Eliot Cohen, director of the strategic-studies program at the Johns Hopkins School of Advanced International Studies and member of the Defense Policy Board: "I wouldn't be surprised if what we end up drifting toward is some sort of withdrawal on some sort of timetable and leaving the place in a pretty ghastly mess.… I do think it's going to end up encouraging various strands of Islamism, both Shia and Sunni, and probably will bring de-stabilization of some regimes of a more traditional kind, which already have their problems.… The best news is that the United States remains a healthy, vibrant, vigorous society. So in a real pinch, we can still pull ourselves together. Unfortunately, it will probably take another big hit. And a very different quality of leadership. Maybe we'll get it."
So, we have Perle saying that the idea of removing Saddam was a good one (and admitting that he underestimated the potential for chaos and bloodshed among Iraqis themselves) but was badly-implemented by an administration; Adelman saying that, with hindsight, the goal was good but was in essence unachievable; Frum saying that Bush isn't the great leader that many on the right still believe him to be, and certainly not equal to the task he set himself in Iraq; Cohen sayin gmuch the same (good goal, poor leadership); and Ledeen making a veiled swipe at there being too many women in powerful White House positions (presumably women aren't bloodthirsty or strategic enough to get the job done!!).

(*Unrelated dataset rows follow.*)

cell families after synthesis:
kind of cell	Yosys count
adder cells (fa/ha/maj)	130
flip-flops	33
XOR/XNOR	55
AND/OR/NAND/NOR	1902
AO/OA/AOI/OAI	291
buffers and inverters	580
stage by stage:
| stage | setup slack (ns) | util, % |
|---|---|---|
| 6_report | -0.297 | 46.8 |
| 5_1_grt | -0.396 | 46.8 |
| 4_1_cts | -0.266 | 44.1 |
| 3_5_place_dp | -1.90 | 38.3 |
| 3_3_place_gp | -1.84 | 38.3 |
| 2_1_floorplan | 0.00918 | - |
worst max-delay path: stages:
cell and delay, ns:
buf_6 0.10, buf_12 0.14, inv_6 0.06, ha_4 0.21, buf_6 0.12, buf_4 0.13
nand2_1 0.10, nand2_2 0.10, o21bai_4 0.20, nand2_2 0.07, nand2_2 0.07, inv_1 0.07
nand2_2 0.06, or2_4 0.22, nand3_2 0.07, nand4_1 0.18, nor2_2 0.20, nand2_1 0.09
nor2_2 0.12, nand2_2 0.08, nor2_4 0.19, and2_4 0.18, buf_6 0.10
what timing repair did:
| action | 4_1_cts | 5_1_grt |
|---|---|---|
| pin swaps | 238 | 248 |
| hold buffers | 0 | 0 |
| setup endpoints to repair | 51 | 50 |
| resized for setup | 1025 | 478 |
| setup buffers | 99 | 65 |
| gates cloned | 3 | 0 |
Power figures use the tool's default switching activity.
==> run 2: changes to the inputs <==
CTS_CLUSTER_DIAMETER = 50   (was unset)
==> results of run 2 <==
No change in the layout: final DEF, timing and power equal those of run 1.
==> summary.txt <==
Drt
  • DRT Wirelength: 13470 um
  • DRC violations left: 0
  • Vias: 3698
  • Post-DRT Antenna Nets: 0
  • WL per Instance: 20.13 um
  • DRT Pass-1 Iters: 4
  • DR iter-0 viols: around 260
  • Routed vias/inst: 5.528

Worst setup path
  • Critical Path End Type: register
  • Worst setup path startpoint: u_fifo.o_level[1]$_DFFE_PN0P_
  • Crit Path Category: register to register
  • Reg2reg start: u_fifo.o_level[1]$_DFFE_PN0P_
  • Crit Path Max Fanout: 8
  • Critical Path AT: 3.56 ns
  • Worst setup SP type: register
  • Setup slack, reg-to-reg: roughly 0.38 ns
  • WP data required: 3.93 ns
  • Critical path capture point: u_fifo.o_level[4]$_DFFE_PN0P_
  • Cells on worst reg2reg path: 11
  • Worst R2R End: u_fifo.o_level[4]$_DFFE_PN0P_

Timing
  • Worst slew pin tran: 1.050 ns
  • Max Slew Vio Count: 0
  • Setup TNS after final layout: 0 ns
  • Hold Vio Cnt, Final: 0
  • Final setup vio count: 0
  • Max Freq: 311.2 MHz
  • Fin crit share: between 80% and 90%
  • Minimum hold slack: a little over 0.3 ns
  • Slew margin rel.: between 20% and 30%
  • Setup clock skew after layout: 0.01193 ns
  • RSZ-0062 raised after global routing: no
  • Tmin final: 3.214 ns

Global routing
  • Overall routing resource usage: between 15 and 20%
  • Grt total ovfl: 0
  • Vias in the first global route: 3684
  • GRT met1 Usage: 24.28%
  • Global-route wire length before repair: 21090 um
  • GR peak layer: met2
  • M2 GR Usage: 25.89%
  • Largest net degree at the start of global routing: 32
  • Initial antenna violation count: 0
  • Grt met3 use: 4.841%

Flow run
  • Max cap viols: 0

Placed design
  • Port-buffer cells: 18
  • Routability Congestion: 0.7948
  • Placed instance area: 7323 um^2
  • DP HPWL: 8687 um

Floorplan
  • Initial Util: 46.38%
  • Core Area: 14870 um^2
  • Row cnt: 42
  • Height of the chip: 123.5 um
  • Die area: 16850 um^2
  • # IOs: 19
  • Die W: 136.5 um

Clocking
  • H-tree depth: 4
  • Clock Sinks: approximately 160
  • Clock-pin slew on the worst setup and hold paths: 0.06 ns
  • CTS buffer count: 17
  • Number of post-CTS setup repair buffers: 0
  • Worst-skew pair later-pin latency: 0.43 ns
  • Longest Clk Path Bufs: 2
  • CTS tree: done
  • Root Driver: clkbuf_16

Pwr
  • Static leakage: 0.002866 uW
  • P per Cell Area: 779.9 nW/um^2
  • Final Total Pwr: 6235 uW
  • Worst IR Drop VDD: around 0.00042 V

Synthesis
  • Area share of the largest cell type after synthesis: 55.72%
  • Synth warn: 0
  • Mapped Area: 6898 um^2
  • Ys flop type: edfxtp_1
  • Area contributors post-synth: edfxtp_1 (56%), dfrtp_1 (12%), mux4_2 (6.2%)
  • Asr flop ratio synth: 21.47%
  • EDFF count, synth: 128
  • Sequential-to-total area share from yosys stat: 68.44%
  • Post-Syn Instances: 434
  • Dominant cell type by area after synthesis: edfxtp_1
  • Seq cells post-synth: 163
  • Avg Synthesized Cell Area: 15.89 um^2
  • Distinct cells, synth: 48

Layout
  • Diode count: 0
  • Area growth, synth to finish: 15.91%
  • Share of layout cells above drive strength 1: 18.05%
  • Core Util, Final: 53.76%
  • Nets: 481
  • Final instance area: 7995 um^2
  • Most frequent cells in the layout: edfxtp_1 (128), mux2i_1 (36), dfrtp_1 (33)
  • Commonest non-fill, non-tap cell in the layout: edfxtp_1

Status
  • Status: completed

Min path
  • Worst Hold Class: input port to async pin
**src/rtl/inst_fetch.sv**
```systemverilog
// ============================================================================
// Module   : inst_fetch
// Purpose  : Instruction fetch stage. Owns the PC, issues word reads and
//            buffers returned words in an in-order FIFO for the decoder.
// Revision : 1.0
// ============================================================================
`default_nettype none

module inst_fetch #(
    parameter logic [31:0] cResetPc   = 32'h0000_0000,
    parameter int          cFifoDepth = 4
) (
    input  logic        iClk,
    input  logic        iRst,
    input  logic        iRedirect,
    input  logic [31:0] iRedirectPc,
    output logic        oMemReq,
    output logic [31:0] oMemAddr,
    input  logic        iMemGnt,
    input  logic        iMemRvalid,
    input  logic [31:0] iMemRdata,
    output logic        oValid,
    input  logic        iReady,
    output logic [31:0] oInst,
    output logic [31:0] oPc
);

    localparam int AW = (cFifoDepth > 1) ? $clog2(cFifoDepth) : 1;
    localparam int CW = AW + 1;
    localparam logic [CW:0] c_depth = (CW+1)'(cFifoDepth);

    localparam logic [0:0] S_RUN   = 1'b0;
    localparam logic [0:0] S_DRAIN = 1'b1;

    logic [0:0]    state;
    logic [0:0]    state_nxt;
    logic [31:0]   pc;
    logic [CW-1:0] count;
    logic [CW-1:0] outstanding;
    logic [CW-1:0] outstanding_nxt;
    logic [CW:0]   occupancy;
    logic [AW-1:0] wr_ptr;
    logic [AW-1:0] rd_ptr;
    logic [AW-1:0] tag_wr;
    logic [AW-1:0] tag_rd;
    logic          grant;
    logic          resp;
    logic          push;
    logic          pop;

    logic [31:0] inst_q [cFifoDepth];
    logic [31:0] pc_q   [cFifoDepth];
    logic [31:0] tag_q  [cFifoDepth];

    assign occupancy       = {1'b0, count} + {1'b0, outstanding};
    assign grant           = oMemReq && iMemGnt;
    // A response with nothing outstanding is a protocol error and is ignored.
    assign resp            = iMemRvalid && (outstanding != '0);
    assign push            = resp && (state == S_RUN) && !iRedirect;
    assign pop             = oValid && iReady && !iRedirect;
    assign outstanding_nxt = outstanding + CW'(grant) - CW'(resp);

    always_ff @(posedge iClk or negedge iRst) begin
        if (!iRst) begin
            state <= S_RUN;
        end else begin
            state <= state_nxt;
        end
    end

    always_comb begin
        state_nxt = state;
        if (iRedirect) begin
            state_nxt = (outstanding_nxt != '0) ? S_DRAIN : S_RUN;
        end else if ((state == S_DRAIN) && (outstanding_nxt == '0)) begin
            state_nxt = S_RUN;
        end
    end

    always_comb begin
        oMemReq = (state == S_RUN) && !iRedirect && (occupancy < c_depth);
    end

    always_ff @(posedge iClk or negedge iRst) begin
        if (!iRst) begin
            pc          <= cResetPc;
            count       <= '0;
            outstanding <= '0;
            wr_ptr      <= '0;
            rd_ptr      <= '0;
            tag_wr      <= '0;
            tag_rd      <= '0;
        end else begin
            outstanding <= outstanding_nxt;
            if (grant) begin
                tag_wr <= tag_wr + AW'(1);
            end
            if (resp) begin
                tag_rd <= tag_rd + AW'(1);
            end
            if (iRedirect) begin
                pc     <= iRedirectPc & 32'hFFFF_FFFC;
                count  <= '0;
                wr_ptr <= '0;
                rd_ptr <= '0;
            end else begin
                if (grant) begin
                    pc <= pc + 32'd4;
                end
                count <= count + CW'(push) - CW'(pop);
                if (push) begin
                    wr_ptr <= wr_ptr + AW'(1);
                end
                if (pop) begin
                    rd_ptr <= rd_ptr + AW'(1);
                end
            end
        end
    end

    // Storage needs no reset: the head is only exposed while count is non-zero.
    always_ff @(posedge iClk) begin
        if (grant) begin
            tag_q[tag_wr] <= pc;
        end
        if (push) begin
            inst_q[wr_ptr] <= iMemRdata;
            pc_q[wr_ptr]   <= tag_q[tag_rd];
        end
    end

    assign oMemAddr = pc;
    assign oValid   = (count != '0);
    assign oInst    = oValid ? inst_q[rd_ptr] : 32'h0;
    assign oPc      = oValid ? pc_q[rd_ptr]   : 32'h0;

endmodule

`default_nettype wire

```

All this criticism of the Bush White House isn't due for full publication until the December issue, on sale after the polls close on Tuesday. However, all these interviews have already taken place, and (at the time of writing) there is no sense that those interviewed wanted their comments to be embargoed until after the elections, so they must have been aware that they would have become public before publication (not least for marketing reasons - I'd be surprised if the December issue of
Vanity Fair will be the year's biggest seller on the pre-publicity for this story alone).
My questions for debate:
How much impact will this story have on Republican fortunes in this week's elections?

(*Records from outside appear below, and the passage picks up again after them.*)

[src/rtl/ospi_pkg.sv]
// Shared definitions for the octal SPI controller: host op encoding, flash
// command bytes and the controller state encoding.
package ospi_pkg;

  typedef enum logic [1:0] {
    OP_READ    = 2'b00,
    OP_WRITE   = 2'b01,
    OP_ERASE   = 2'b10,
    OP_ILLEGAL = 2'b11
  } op_e;

  localparam logic [7:0] CMD_READ  = 8'h0B;
  localparam logic [7:0] CMD_WRITE = 8'h02;
  localparam logic [7:0] CMD_ERASE = 8'h20;
  localparam logic [7:0] CMD_WREN  = 8'h06;

  typedef enum logic [2:0] {
    ST_IDLE   = 3'd0,
    ST_CMD    = 3'd1,
    ST_ADDR   = 3'd2,
    ST_DUMMY  = 3'd3,
    ST_DATA   = 3'd4,
    ST_CSHIGH = 3'd5,
    ST_RESP   = 3'd6
  } state_e;

  // Flash command byte for a legal host op.
  function automatic logic [7:0] cmd_byte(input op_e op);
    case (op)
      OP_READ:  cmd_byte = CMD_READ;
      OP_WRITE: cmd_byte = CMD_WRITE;
      OP_ERASE: cmd_byte = CMD_ERASE;
      default:  cmd_byte = 8'h00;
    endcase
  endfunction

endpackage

[src/rtl/ospi_sclk_gen.sv]
// OSPI serial clock generator: while i_run is high the bus clock runs at
// clk/2, starting with a low phase; otherwise it is held low and the phase
// restarts so every frame begins low.
module ospi_sclk_gen (
  input  logic i_clk,
  input  logic i_rst_n,
  input  logic i_run,
  output logic o_sclk,
  output logic o_phase_low,
  output logic o_phase_high
);

  logic r_phase;

  // Toggle the phase every clk while running, restart low when stopped.
  always_ff @(posedge i_clk or negedge i_rst_n) begin
    if (!i_rst_n) begin
      r_phase <= 1'b0;
    end else if (i_run) begin
      r_phase <= ~r_phase;
    end else begin
      r_phase <= 1'b0;
    end
  end

  assign o_sclk       = i_run & r_phase;
  assign o_phase_low  = i_run & ~r_phase;
  assign o_phase_high = i_run & r_phase;

endmodule

[src/rtl/ospi_ctrl.sv]
// Single-byte octal SPI flash controller (READ / WRITE / ERASE).
// Optional feature macro: OSPI_CTRL_WREN_EN -- when defined, WRITE and ERASE
// are preceded by a command-only write-enable (0x06) frame and a 2-clk
// chip-select-high gap.
// Handshake: a request is taken on the rising clk edge where
// req_valid && req_ready; req_ready is high only in IDLE. rsp_valid is a
// one-cycle pulse with no back-pressure.
module ospi_ctrl
  import ospi_pkg::*;
#(
  parameter int DUMMY_CYCLES = 4
) (
  input  logic       clk,
  input  logic       reset_n,
  input  logic       req_valid,
  output logic       req_ready,
  input  logic [1:0] req_op,
  input  logic [7:0] req_addr,
  input  logic [7:0] req_wdata,
  output logic       rsp_valid,
  output logic [7:0] rsp_rdata,
  output logic       rsp_err,
  output logic       ospi_clk,
  output logic       ospi_cs_n,
  output logic [7:0] ospi_io_out,
  output logic       ospi_io_oe,
  input  logic [7:0] ospi_io_in,
  output logic [2:0] dbg_state
);

  localparam logic [3:0] DUMMY_LAST = 4'((DUMMY_CYCLES == 0) ? 0 : DUMMY_CYCLES - 1);

  state_e     r_state;
  state_e     w_next;
  op_e        r_op;
  logic [7:0] r_addr;
  logic [7:0] r_wdata;
  logic [7:0] r_rx;
  logic [7:0] r_rdata;
  logic [3:0] r_dummy_cnt;
  logic       r_cs_cnt;
  logic       w_run;
  logic       w_low;
  logic       w_high;
  logic       w_accept;
  logic       w_wren;

  assign w_accept = req_valid && (r_state == ST_IDLE);
  assign w_run    = (r_state == ST_CMD) || (r_state == ST_ADDR) ||
                    (r_state == ST_DUMMY) || (r_state == ST_DATA);

  ospi_sclk_gen u_sclk (
    .i_clk        (clk),
    .i_rst_n      (reset_n),
    .i_run        (w_run),
    .o_sclk       (ospi_clk),
    .o_phase_low  (w_low),
    .o_phase_high (w_high)
  );

`ifdef OSPI_CTRL_WREN_EN
  logic r_wren;

  // Marks the write-enable pre-frame; cleared as its CS-high gap ends.
  always_ff @(posedge clk or negedge reset_n) begin
    if (!reset_n) begin
      r_wren <= 1'b0;
    end else if (w_accept) begin
      r_wren <= (req_op == OP_WRITE) || (req_op == OP_ERASE);
    end else if ((r_state == ST_CSHIGH) && r_cs_cnt) begin
      r_wren <= 1'b0;
    end
  end

  assign w_wren = r_wren;
`else
  assign w_wren = 1'b0;
`endif

  // State register.
  always_ff @(posedge clk or negedge reset_n) begin
    if (!reset_n) begin
      r_state <= ST_IDLE;
    end else begin
      r_state <= w_next;
    end
  end

  // Phase counters: dummy cycles completed and position inside CS-high gap.
  always_ff @(posedge clk or negedge reset_n) begin
    if (!reset_n) begin
      r_dummy_cnt <= 4'd0;
      r_cs_cnt    <= 1'b0;
    end else begin
      if (r_state != ST_DUMMY) begin
        r_dummy_cnt <= 4'd0;
      end else if (w_high) begin
        r_dummy_cnt <= r_dummy_cnt + 4'd1;
      end
      r_cs_cnt <= (r_state == ST_CSHIGH) ? ~r_cs_cnt : 1'b0;
    end
  end

  // Request capture, read sampling on the sclk rising edge, and transfer of
  // the sampled byte to the response register as the data phase ends.
  always_ff @(posedge clk or negedge reset_n) begin
    if (!reset_n) begin
      r_op    <= OP_READ;
      r_addr  <= 8'h00;
      r_wdata <= 8'h00;
      r_rx    <= 8'h00;
      r_rdata <= 8'h00;
    end else begin
      if (w_accept) begin
        r_op    <= op_e'(req_op);
        r_addr  <= req_addr;
        r_wdata <= req_wdata;
      end
      if ((r_state == ST_DATA) && (r_op == OP_READ) && w_low) begin
        r_rx <= ospi_io_in;
      end
      if ((r_state == ST_DATA) && (r_op == OP_READ) && w_high) begin
        r_rdata <= r_rx;
      end
    end
  end

  // Next-state logic; bus phases advance at the end of the sclk-high cycle.
  always_comb begin
    w_next = r_state;
    case (r_state)
      ST_IDLE: begin
        if (req_valid) begin
          w_next = (req_op == OP_ILLEGAL) ? ST_RESP : ST_CMD;
        end
      end
      ST_CMD: begin
        if (w_high) begin
          w_next = w_wren ? ST_CSHIGH : ST_ADDR;
        end
      end
      ST_ADDR: begin
        if (w_high) begin
          case (r_op)
            OP_READ:  w_next = (DUMMY_CYCLES == 0) ? ST_DATA : ST_DUMMY;
            OP_WRITE: w_next = ST_DATA;
            default:  w_next = ST_CSHIGH;
          endcase
        end
      end
      ST_DUMMY: begin
        if (w_high && (r_dummy_cnt == DUMMY_LAST)) begin
          w_next = ST_DATA;
        end
      end
      ST_DATA: begin
        if (w_high) begin
          w_next = ST_CSHIGH;
        end
      end
      ST_CSHIGH: begin
        if (r_cs_cnt) begin
          w_next = w_wren ? ST_CMD : ST_IDLE;
        end
      end
      ST_RESP: w_next = ST_IDLE;
      default: w_next = ST_IDLE;
    endcase
  end

  // Outputs decoded from the registered state.
  always_comb begin
    ospi_cs_n   = ~w_run;
    ospi_io_oe  = 1'b0;
    ospi_io_out = 8'h00;
    case (r_state)
      ST_CMD: begin
        ospi_io_oe  = 1'b1;
        ospi_io_out = w_wren ? CMD_WREN : cmd_byte(r_op);
      end
      ST_ADDR: begin
        ospi_io_oe  = 1'b1;
        ospi_io_out = r_addr;
      end
      ST_DATA: begin
        if (r_op == OP_WRITE) begin
          ospi_io_oe  = 1'b1;
          ospi_io_out = r_wdata;
        end
      end
      default: begin
        ospi_io_oe  = 1'b0;
        ospi_io_out = 8'h00;
      end
    endcase
    req_ready = (r_state == ST_IDLE);
    rsp_valid = ((r_state == ST_CSHIGH) && !r_cs_cnt && !w_wren) || (r_state == ST_RESP);
    rsp_err   = (r_state == ST_RESP);
    rsp_rdata = r_rdata;
    dbg_state = r_state;
  end

endmodule

[config.mk]
export PLATFORM = sky130hd
export DESIGN_NAME = ospi_ctrl
export DESIGN_NICKNAME = d
export VERILOG_FILES = /design/src/rtl/ospi_pkg.sv /design/src/rtl/ospi_sclk_gen.sv /design/src/rtl/ospi_ctrl.sv
export SDC_FILE = /design/constraint.sdc
export NUM_CORES = 1
export LEC_CHECK = 0
export ABC_AREA = 1
export CORE_ASPECT_RATIO = 2
export CORE_MARGIN = 8
export CORE_UTILIZATION = 46
export CTS_BUF_LIST = sky130_fd_sc_hd__clkbuf_2
export CTS_CLUSTER_DIAMETER = 50
export DETAILED_ROUTE_END_ITERATION = 12
export GPL_TIMING_DRIVEN = 0
export PLACE_DENSITY = 0.79
export SLEW_MARGIN = 20
export SYNTH_ARGS = -nofsm -noshare
export SYNTH_HDL_FRONTEND = slang
export SYNTH_SLANG_ARGS = --single-unit
[constraint.sdc]
create_clock -name clk -period 1.2 [get_ports clk]
set_input_delay 0.18 -clock clk [delete_from_list [all_inputs] [get_ports clk]]
set_output_delay 0.18 -clock clk [all_outputs]
set_load 0.01 [all_outputs]
==> flow_summary.toml <==
[run_status]
run_status = "finished with violations"
failed_checks = "negative setup slack"

[die]
die_h_um = 112.6
fp.dieW_um = 64.33
start_util = 0.4717
die-area_um2 = 7246
rows = 35
core-area_um2 = 4554
io_pins = 54

[sta]
max_freq_ghz = 0.5191
clock_skew_ns = 0.02552
setup_ws_ns = -0.7263
finalHoldViolations = 0
max_slew_margin = 0.7152
rsz0062_at_grt = "true"
worst_slew_pin_slew_ns = 0.4272
setup_viol = 56
slew_viol_final = 0
layout_min_cycle_time_ns = 1.926
timing.final.crit_share = 1.605

[finish]
stdcell_count = 428
layout_commonest_cell = "nand2_1"
drive_gt1_frac = 0.4906
synthToLayoutAreaGrowth_pct = 68.03
fin_area_um2 = 3610
nets = 402
final_util = 0.7926
final_cell_mix = "nand2_1, dfrtp_1, buf_6, nand2_2, buf_4"
num_antenna_cells = 0

[power_and_ir_drop]
irDropWorstVdd_uv = 1863
sw_frac_of_total = 0.4237
power_frac_comb = 0.619
p_switching_uw = 3710
power.leakage_uw = 0.001851
p_int_uw = 5046
power_density_nw_per_um2 = 2426
p_clk_frac = 0.099
p_seq_frac = 0.282

[route]
dr_total_vias = 2304
postRouteWirelength_mm = 7.263
drc = 0
final_antenna_net_count = 0
drtIter0Drc = 151
avgViaCountPerCell = 5.383
first_pass_iters = 4
routedWlPerCell_um = 16.97

[worst_setup_path]
path_buf_inv = 6
crit_fanout = 5
path_cells = "buf_6 > inv_4 > nor2_4 > nand2_4 > inv_6 > buf_6 > buf_6 > nand2_2 > nand3_2 > buf_6"
arrival_ns = 1.75
path_class = "reg2out"
critPathTopFamily = "buffers and inverters"
slowest_delay_ns = 0.43
critPathLaunchType = "register"
crit_path_end_kind = "output pin"
required_ns = 1.02
crit_path_start = "dbg_state[1]"
cp_common_cell = "buf_6"
critPathSlowestCell = "dfrtp_1"
r2r_start = "dbg_state[1]"

[grt]
use_met2 = 0.3571
busiest_layer = "met2"
use_met3 = 0.03490
grt_pass1_vias = 2387
grt_usage = 0.1888
grt_max_degree = 33
grtUsageMet1 = 0.1775
grt_pass1_wl_mm = 11.01
antenna_found_initial = 0
overflow = 0

[yosys]
synth_top_cell_area_share = 0.5009
synth_cells = 261
synth_area_leader_cell = "dfrtp_1"
syn_area_per_cell_um2 = 8.231
synth_area_um2 = 2148
ys_types = 25
syn_nets = 291
ys_seq_elements = 43
yosysSeqAreaShare = 0.5009
yosysWarnings = 0
synth_area_leaders = "dfrtp_1, nand2_1, nand3_1, inv_1, nor2_1"

[place]
place_hpwl_mm = 3.983
placed_area_um2 = 2840
io_buffers = 52
placedCellCount = 369
place_congestion = 0.7922

[clock_network]
cts_tree = "done"
numCtsBuffers = 5
clk_latency_ns = 0.43
cts_root_buffer = "clkbuf_2"
htreeDepth = 2
cts_sinks = 43
clkSlewWorstSetupHoldPaths_ns = 0.25
ctsLongestPathBuffers = 2

[min_path]
hp-class = "in2async"

[run]
maxCapViolations = 0
==> path summary, 6_finish.rpt <==
check	cells past startpoint	end	slack [ns]
setup / recovery	10	ospi_io_out[0]	-0.73
hold / removal	2	r_cs_cnt	0.12
setup reg to reg	12	dbg_state[0]	-0.65
hold reg to reg	2	r_addr[6]	0.51
max in group asynchronous	3	r_op[0]	0.59
min in group clk	3	r_wdata[6]	0.12
==> timing repair <==
action | in CTS | in global routing
setup buffers | 33 | 17
cloned | 4 | 0
hold buffers | 1 | 0
gates resized for setup | 190 | 29
hold endpoints to repair | 43 | 0
pin swaps | 13 | 17
endpoints found under the setup margin | 65 | 66
==> through the flow <==
step	setup TNS [ns]	setup slack, ns	hold slack [ns]	power (uW)
3_3_place_gp	-62.97	-1.155	0.4551	5818
6_report	-24.12	-0.7263	0.1163	8755
2_1_floorplan	-3.194	-0.1048	-0.1156	4596
5_1_grt	-27.47	-0.8231	0.1154	9248
4_1_cts	-18.83	-0.6795	0.08682	7960
3_5_place_dp	-14.31	-0.7592	0.08580	5909
==> layer usage <==
| metal | part of all wire | up-vias |
|---|---|---|
| met4 | 0.049 | 0 |
| met2 | 0.58 | 96 |
| li1 | - | 1045 |
| met3 | 0.042 | 40 |
| met5 | 0 | - |
| met1 | 0.33 | 1123 |
==> cell type report <==
class / count / area (um^2)
clock inverter: 3 / 43.79
multi-input combinational: 177 / 1156
inverter: 30 / 137.6
sequential: 43 / 1076
fill: 282 / 944.7
buffer: 11 / 117.6
clock buffer: 5 / 25.02
tap: 55 / 68.82
timing repair buffer: 104 / 984.7
==> registers in the layout, indices dropped and copies added (netlist names) <==
register and count:
dbg_state 3, r_addr 8, u_sclk.r_phase 1, rsp_rdata 8, r_dummy_cnt 4, r_wdata 8
r_op 2, r_cs_cnt 1, r_rx 8
==> power groups by stage <==
stage	Sequential, uW	Clock (uW)	Combinational [uW]
after floorplan	2430	0	2160
after global placement	2400	0	3420
after detailed placement	2420	0	3490
after CTS	2420	869	4670
after global routing	2520	955	5770
final	2470	867	5420
==> cell usage after synthesis <==
library cell and count:
a21oi_1 10, a31oi_1 1, buf_2 2, buf_4 2, buf_6 6, clkbuf_1 1
clkinv_2 1, dfrtp_1 43, ha_1 1, inv_1 27, inv_2 2, nand2_1 84
nand2_2 2, nand3_1 31, nand3_4 2, nand4_1 4, nor2_1 21, nor2_2 2
nor2_8 2, o211ai_1 1, o21ai_0 5, o21ai_1 2, o21ai_2 7, or2_2 1
xnor2_1 1
==> cells by family (layout without fill, tap and decap cells) <==
| kind of cell | count (synthesis) | count (layout) | share of synthesized area |
|---|---|---|---|
| flip-flops | 43 | 43 | 0.5009 |
| adder cells (fa/ha/maj) | 1 | 1 | 0.005823 |
| AO/OA/AOI/OAI | 26 | 26 | 0.07455 |
| XOR/XNOR | 1 | 1 | 0.004078 |
| buffers and inverters | 41 | 153 | 0.09784 |
| AND/OR/NAND/NOR | 149 | 149 | 0.3168 |
Note: power is estimated with default switching activity, not from simulation.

How badly will it damage the Bush Administration, and embolden Congressional critics (on all sides - these neocon critics are generally on the right, not the left) to withdraw support for them?Typically, in British politics, when internal party criticism and arguments become public sniping like this, not only is political leadership damaged, but the entire party is damaged - voters like to see political unity and coherence, not competing policies within the same platform. American politics operates under a different system, but it's hard for me to imagine that this does not have the potential to profoundly damage Republican politics for perhaps a decade or more.
How will this eruption of neoconservative criticism of an ostensibly neoconservative administration affect the longer-term direction and electoral prospects of the Republican party, in the 2008 Presidential elections and beyond?